- Opening Delimiter -
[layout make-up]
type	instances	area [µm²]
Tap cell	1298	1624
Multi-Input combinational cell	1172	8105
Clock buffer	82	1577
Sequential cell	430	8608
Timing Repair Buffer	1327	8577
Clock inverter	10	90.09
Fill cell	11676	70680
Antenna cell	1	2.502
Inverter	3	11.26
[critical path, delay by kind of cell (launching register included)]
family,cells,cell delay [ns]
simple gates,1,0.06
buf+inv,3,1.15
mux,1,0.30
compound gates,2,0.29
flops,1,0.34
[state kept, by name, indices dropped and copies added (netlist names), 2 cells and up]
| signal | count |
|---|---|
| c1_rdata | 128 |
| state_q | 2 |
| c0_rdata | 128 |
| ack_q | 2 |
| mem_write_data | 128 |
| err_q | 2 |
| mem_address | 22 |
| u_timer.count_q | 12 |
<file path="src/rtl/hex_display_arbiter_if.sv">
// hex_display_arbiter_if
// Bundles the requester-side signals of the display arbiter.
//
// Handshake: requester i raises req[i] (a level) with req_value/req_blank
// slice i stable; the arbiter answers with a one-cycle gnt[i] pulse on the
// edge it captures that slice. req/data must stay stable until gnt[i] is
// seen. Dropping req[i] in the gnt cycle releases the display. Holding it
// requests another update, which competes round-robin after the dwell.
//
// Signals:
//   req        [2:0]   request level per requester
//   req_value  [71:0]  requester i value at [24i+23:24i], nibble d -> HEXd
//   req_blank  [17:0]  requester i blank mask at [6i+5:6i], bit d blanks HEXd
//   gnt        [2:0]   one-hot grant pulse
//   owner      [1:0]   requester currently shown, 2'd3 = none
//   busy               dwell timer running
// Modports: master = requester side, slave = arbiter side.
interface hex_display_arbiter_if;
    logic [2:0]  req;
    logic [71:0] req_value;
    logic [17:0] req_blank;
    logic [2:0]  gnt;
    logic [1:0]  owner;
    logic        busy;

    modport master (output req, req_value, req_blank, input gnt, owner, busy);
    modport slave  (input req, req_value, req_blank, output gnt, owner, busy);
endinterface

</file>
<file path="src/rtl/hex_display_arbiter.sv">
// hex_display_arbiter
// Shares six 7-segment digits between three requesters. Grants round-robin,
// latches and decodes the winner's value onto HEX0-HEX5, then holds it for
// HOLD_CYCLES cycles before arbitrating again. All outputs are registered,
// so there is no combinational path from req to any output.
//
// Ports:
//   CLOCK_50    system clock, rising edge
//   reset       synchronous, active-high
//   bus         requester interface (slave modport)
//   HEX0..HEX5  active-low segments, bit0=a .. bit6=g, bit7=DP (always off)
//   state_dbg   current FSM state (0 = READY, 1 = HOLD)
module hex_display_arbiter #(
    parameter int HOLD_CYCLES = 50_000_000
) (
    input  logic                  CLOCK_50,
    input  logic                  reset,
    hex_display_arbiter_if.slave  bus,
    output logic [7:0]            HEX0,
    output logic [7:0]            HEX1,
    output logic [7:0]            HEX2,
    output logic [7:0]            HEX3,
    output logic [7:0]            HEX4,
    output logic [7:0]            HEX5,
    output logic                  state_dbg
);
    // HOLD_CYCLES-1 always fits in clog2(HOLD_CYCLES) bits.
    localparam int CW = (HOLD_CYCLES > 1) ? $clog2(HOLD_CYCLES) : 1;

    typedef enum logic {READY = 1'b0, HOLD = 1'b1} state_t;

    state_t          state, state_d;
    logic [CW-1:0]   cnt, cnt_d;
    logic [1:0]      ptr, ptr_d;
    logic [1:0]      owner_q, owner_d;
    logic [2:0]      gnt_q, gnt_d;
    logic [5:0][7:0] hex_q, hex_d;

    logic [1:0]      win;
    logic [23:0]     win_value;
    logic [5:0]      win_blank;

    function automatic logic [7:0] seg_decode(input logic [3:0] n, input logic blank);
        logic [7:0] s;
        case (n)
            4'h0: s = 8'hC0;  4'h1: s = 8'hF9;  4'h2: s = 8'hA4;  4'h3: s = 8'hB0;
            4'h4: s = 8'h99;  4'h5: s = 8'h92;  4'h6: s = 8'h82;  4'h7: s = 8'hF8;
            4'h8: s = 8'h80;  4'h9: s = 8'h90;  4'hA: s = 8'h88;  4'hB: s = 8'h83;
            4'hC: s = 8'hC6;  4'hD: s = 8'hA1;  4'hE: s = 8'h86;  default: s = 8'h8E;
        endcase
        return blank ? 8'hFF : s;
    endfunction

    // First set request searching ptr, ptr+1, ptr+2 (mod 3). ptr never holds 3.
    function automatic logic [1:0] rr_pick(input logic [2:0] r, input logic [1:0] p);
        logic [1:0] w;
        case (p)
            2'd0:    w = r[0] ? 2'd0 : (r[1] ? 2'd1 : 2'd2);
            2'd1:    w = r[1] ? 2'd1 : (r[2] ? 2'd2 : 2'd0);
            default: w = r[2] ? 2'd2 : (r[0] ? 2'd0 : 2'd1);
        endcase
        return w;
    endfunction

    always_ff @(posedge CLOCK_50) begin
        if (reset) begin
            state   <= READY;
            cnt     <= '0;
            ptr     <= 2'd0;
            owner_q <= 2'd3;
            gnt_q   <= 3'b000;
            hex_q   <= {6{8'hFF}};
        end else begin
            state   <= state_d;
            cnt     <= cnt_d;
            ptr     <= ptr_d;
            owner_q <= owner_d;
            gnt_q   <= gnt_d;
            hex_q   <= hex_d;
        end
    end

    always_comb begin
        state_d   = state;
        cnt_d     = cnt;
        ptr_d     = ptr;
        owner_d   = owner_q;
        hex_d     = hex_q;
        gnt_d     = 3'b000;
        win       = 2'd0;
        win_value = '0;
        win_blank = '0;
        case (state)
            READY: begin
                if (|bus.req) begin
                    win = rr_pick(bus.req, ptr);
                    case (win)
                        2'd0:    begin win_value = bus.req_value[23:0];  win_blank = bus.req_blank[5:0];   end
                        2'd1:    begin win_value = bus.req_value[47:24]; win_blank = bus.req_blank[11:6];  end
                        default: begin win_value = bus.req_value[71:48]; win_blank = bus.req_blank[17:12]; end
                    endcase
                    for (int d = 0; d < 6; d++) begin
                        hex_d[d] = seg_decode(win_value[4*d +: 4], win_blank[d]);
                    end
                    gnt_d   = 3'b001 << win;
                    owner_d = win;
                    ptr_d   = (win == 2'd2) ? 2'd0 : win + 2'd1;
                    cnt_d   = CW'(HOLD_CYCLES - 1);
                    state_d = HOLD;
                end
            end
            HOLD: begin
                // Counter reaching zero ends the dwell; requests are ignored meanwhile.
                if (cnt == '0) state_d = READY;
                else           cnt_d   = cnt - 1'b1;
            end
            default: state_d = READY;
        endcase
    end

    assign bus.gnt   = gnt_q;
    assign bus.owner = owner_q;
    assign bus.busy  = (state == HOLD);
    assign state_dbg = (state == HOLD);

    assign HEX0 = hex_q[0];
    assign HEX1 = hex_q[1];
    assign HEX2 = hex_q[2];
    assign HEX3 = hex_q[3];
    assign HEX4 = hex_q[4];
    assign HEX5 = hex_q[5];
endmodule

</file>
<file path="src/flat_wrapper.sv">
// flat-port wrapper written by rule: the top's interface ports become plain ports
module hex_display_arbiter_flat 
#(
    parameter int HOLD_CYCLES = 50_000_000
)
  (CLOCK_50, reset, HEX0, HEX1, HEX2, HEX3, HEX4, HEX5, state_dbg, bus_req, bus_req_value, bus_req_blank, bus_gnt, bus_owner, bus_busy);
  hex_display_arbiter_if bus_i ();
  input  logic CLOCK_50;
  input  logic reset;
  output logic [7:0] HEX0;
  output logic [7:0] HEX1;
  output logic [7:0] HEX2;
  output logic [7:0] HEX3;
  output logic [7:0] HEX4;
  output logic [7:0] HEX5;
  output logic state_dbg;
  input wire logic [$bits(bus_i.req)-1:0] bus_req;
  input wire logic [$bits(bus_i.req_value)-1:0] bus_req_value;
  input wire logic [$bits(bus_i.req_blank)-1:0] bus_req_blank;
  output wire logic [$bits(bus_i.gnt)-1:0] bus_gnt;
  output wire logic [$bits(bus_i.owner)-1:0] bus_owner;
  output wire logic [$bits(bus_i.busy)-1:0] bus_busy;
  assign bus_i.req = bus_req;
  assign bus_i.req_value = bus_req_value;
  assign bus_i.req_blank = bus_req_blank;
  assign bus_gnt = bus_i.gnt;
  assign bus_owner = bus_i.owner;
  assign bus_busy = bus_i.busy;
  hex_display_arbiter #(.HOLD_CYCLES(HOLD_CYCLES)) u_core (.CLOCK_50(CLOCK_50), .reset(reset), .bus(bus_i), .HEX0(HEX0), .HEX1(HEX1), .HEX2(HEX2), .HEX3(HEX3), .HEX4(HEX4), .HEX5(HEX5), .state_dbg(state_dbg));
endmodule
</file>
- Closing Delimiter -
§ EXERCISE DETAILS: For the entries above, say how many lines contain the word "active", giving the number alone.

§ TASK OUTPUT: 2